[470] It is unnecessary to adduce evidence respecting the services rendered by Sydenham, as they are universally admitted; but what, perhaps, is less generally known, is, that Glisson anticipated those important views concerning irritability, which were afterwards developed by Haller and Gorter. Compare Renouard, Hist. de le Médecine, vol. ii. p. 192; Elliotson's Human Physiol. p. 471; Bordas Demoulin, Cartésianisme, vol. i. p. 170; In Wagner's Physiol. 1841, p. 655, the theory is too exclusively ascribed to Haller.
[471] Of this we have numerous complaints from foreigners who visited France. I will quote the testimony of one celebrated man. In 1699, Addison writes from Blois: ‘I made use of one of the physicians of this place, who are as cheap as our English farriers, and generally as ignorant.’ Aikin's Life of Addison, vol. i. p. 74.
[472] Indeed, France was the last great country in Europe in which a chair of clinical medicine was established. See Renouard, Hist. de la Médecine, vol. ii. p. 312; and Bouillaud, Philos. Médicale, p. 114.
[473] M. Bouillaud, in his account of the state of medicine in the seventeenth century, does not mention a single Frenchman during this period. See Bouillaud, Philosophie Médicale, pp. 13 seq. During many years of the power of Louis XIV., the French Academy only possessed one anatomist; and of him, few students of physiology have ever heard: ‘M. du Verney fut assez long-temps le seul anatomiste de l'académie, et ce ne fut qu'en 1684 qu'on lui joignit M. Mery.’ Eloge de Du Verney, in Œuvres de Fontenelle, vol. vi. p. 392.
[474] Cuvier, Hist. des Sciences, part ii. pp. 64–73, 76–80.
[475] After Belon, nothing was done in France for the natural history of animals until 1734, when there appeared the first volume of Reaumur's great work. See Swainson on the Study of Nat. Hist. pp. 24, 43.
[476] On this remarkable man, who was the first philosophic chemist Europe produced, and who, so early as 1630, anticipated some of the generalizations made a hundred and fifty years later by Lavoisier, see Liebig's Letters on Chemistry, pp. 46, 47; Thomson's Hist. of Chemistry, vol. ii. pp. 95, 96; Humboldt's Cosmos, vol. ii. p. 729; Cuvier, Progrès des Sciences, vol. i. p. 30.

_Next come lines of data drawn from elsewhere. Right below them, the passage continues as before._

This design comes from an exercise in tuning for a short achievable clock period and few clock cycles on the open sky130 flow, not from production work. In this exercise RTL edits were held to simulation tests only and were not proved equivalent to the original. No activity file was given, so power comes from the tool's default toggle rates.

===== config.mk =====
export PLATFORM = sky130hd
export DESIGN_NAME = cpu_top
export DESIGN_NICKNAME = cpu_top
export VERILOG_FILES = /design/flow/design.v
export SDC_FILE = /design/flow/constraint.sdc
export NUM_CORES = 4
export LEC_CHECK = 0
export ABC_CLOCK_PERIOD_IN_PS = 2400
export CAP_MARGIN = 20
export CORE_MARGIN = 2
export CORE_UTILIZATION = 40
export SETUP_SLACK_MARGIN = 2.6
export SLEW_MARGIN = 20

===== constraint.sdc =====
create_clock -name core_clock -period 5.0 [get_ports {clk}]
set_input_delay 1.0000 -clock core_clock [delete_from_list [all_inputs] [get_ports {clk}]]
set_output_delay 1.0000 -clock core_clock [all_outputs]
set_load 0.01 [all_outputs]
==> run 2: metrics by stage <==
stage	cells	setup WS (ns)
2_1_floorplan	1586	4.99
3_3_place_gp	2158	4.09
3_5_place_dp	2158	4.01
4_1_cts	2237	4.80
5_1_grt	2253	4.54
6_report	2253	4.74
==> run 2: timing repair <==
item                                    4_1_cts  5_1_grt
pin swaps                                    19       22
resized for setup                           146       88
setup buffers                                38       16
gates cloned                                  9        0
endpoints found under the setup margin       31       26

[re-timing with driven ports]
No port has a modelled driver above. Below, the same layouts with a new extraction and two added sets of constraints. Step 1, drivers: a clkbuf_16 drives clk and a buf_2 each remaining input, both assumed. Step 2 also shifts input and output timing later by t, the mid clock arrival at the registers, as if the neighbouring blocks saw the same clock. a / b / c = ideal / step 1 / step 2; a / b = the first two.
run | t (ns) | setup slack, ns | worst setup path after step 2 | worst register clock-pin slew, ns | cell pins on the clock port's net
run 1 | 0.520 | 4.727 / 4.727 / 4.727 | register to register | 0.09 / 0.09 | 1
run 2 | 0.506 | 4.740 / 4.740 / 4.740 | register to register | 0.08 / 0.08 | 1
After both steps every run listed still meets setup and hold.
This is an optimization exercise on Yosys and OpenROAD, whose aim is small area, not a production implementation. Only simulation tests tie the RTL to the original design; equivalence was not proved. No activity file was given, so power comes from the tool's default toggle rates.

--- flow/design.v ---
package froggerPkg;
	typedef logic [10-1:0] coord_t;
	typedef enum logic [5:0]
	{
		colWhite      = 6'd0,
		colGreen      = 6'd2,
		colRed        = 6'd3,
		colLightBlue  = 6'd4,
		colYellow     = 6'd5,
		colOrange     = 6'd7,
		colBrown      = 6'd8,
		colPurple     = 6'd9,
		colDarkBlue   = 6'd10,
		colLightGreen = 6'd12,
		colDarkGrey   = 6'd13
	} colorCode_t;
endpackage
`timescale 1ns/1ps
module trafficLane
#(
	parameter [10-1:0] spriteW = 1,
	parameter [0:0] moveLeft = 1'b1,
	parameter [10-1:0] start0  = 0,
	parameter [10-1:0] start1  = 0,
	parameter [10-1:0] start2  = 0,
	parameter [10-1:0] start3  = 0,
	parameter [10-1:0] start4  = 0
)
(
	input  froggerPkg::coord_t phase,
	input  logic [10:0] drawZ,
	input  logic [10:0] frogZ,
	output logic   drawHit,
	output logic   frogHit
);
	localparam int numVeh = 5;
	localparam int period = 640 + 1;
	localparam logic [numVeh*10-1:0] startPos = {start4, start3, start2, start1, start0};
	logic [numVeh-1:0] wrapped;
	always_comb
	begin
		for (int i = 0; i < numVeh; i++)
		begin
			if (moveLeft)
				wrapped[i] = phase > startPos[i*10 +: 10];
			else
				wrapped[i] = phase >= 10'(period) - startPos[i*10 +: 10];
		end
	end
	function automatic logic onVehicle(input logic [10:0] z, input logic [numVeh-1:0] wr);
		logic [10:0] s;
		logic [10:0] sw;
		logic near;
		onVehicle = 1'b0;
		for (int i = 0; i < numVeh; i++)
		begin
			s = {1'b0, startPos[i*10 +: 10]};
			sw = s + period;
			near = moveLeft ? !wr[i] : wr[i];
			onVehicle = onVehicle |
				(near && (z >= s) && (z < s + spriteW)) |
				(!near && (z >= sw) && (z < sw + spriteW));
		end
	endfunction
	assign drawHit = onVehicle(drawZ, wrapped);
	assign frogHit = onVehicle(frogZ, wrapped);
endmodule
Background: an optimization exercise with open tools, aiming at small area and a short achievable clock period. Do not read the settings as production practice. No functional check of the RTL was part of any run shown here. Power figures rest on the tool's default switching activity, not on a simulated workload.

<file path="flow/flow/run.sh">
#!/bin/bash
export BUFFER_PORTS_ARGS="-buffer_cell sky130_fd_sc_hd__buf_2"
cp standard.sh standard_copy.txt 2>/dev/null
bash standard.sh > standard.log 2>&1
exit $?
</file>
<file path="flow/standard.sh">
#!/bin/bash
# synth_recipe.tcl (not shown) runs the flow's synth.tcl, then flattens the netlist and writes it again
# the make line also repeats each setting of config.mk as NAME=value (left out here)
make -C /OpenROAD-flow-scripts/flow DESIGN_CONFIG=/design/flow/config.mk WORK_HOME=/design/flow/orfs CLKGATE_MAP_FILE= SYNTH_SCRIPT=/design/flow/synth_recipe.tcl "${@:-finish}"
</file>
<file path="flow/config.mk">
export PLATFORM = sky130hd
export DESIGN_NAME = present_redundant_ctrl
export DESIGN_NICKNAME = present_redundant_ctrl
export VERILOG_FILES = /design/flow/design.v
export SDC_FILE = /design/flow/constraint.sdc
export NUM_CORES = 4
export LEC_CHECK = 0
export CAP_MARGIN = 20
export CORE_MARGIN = 2
export CORE_UTILIZATION = 40
export SETUP_SLACK_MARGIN = 2.0
export SLEW_MARGIN = 20
</file>
<file path="flow/constraint.sdc">
create_clock -name core_clock -period 4.0 [get_ports {clk_i}]
set_input_delay 0.8000 -clock core_clock [delete_from_list [all_inputs] [get_ports {clk_i}]]
set_output_delay 0.8000 -clock core_clock [all_outputs]
set_load 0.01 [all_outputs]
</file>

[477] Cuvier (Progrès des Sciences, vol. i. p. 30) says of Rey, ‘son écrit était tombé dans l'oubli le plus profond;’ and, in another work, the same great authority writes (Hist. des Sciences, part ii. p. 333): ‘Il y avait plus de quarante ans que Becker avait présenté sa nouvelle théorie, développée par Stahl; il y avait encore plus long-temps que les expériences de Boyle sur la chimie pneumatique avaient été publiées, et cependant, rien de tout cela n'entrait encore dans l'enseignement général de la chimie, du moins en France.’
[478] The highest present generalizations of the laws of nutrition are those by M. Chevreul; which are thus summed up by MM. Robin et Verdeil, in their admirable work, Chimie Anatomique, vol. i. p. 203, Paris, 1853: ‘En passant des plantes aux animaux, nous voyons que plus l'organisation de ces derniers est compliquée, plus les aliments dont ils se nourrissent sont complexes et analogues par leurs principes immédiats aux principes des organes qu'ils doivent entretenir.
‘En définitive, on voit que les végétaux se nourrissent d'eau, d'acide carbonique, d'autres gaz et de matières organiques à l'état d'engrais, ou en d'autres termes altérées, c'est-à-dire ramenées à l'état de principes plus simples, plus solubles. Au contraire, les animaux plus élevés dans l'échelle organique ont besoin de matières bien plus complexes quant aux principes immédiats qui les composent, et plus variées dans leurs propriétés.’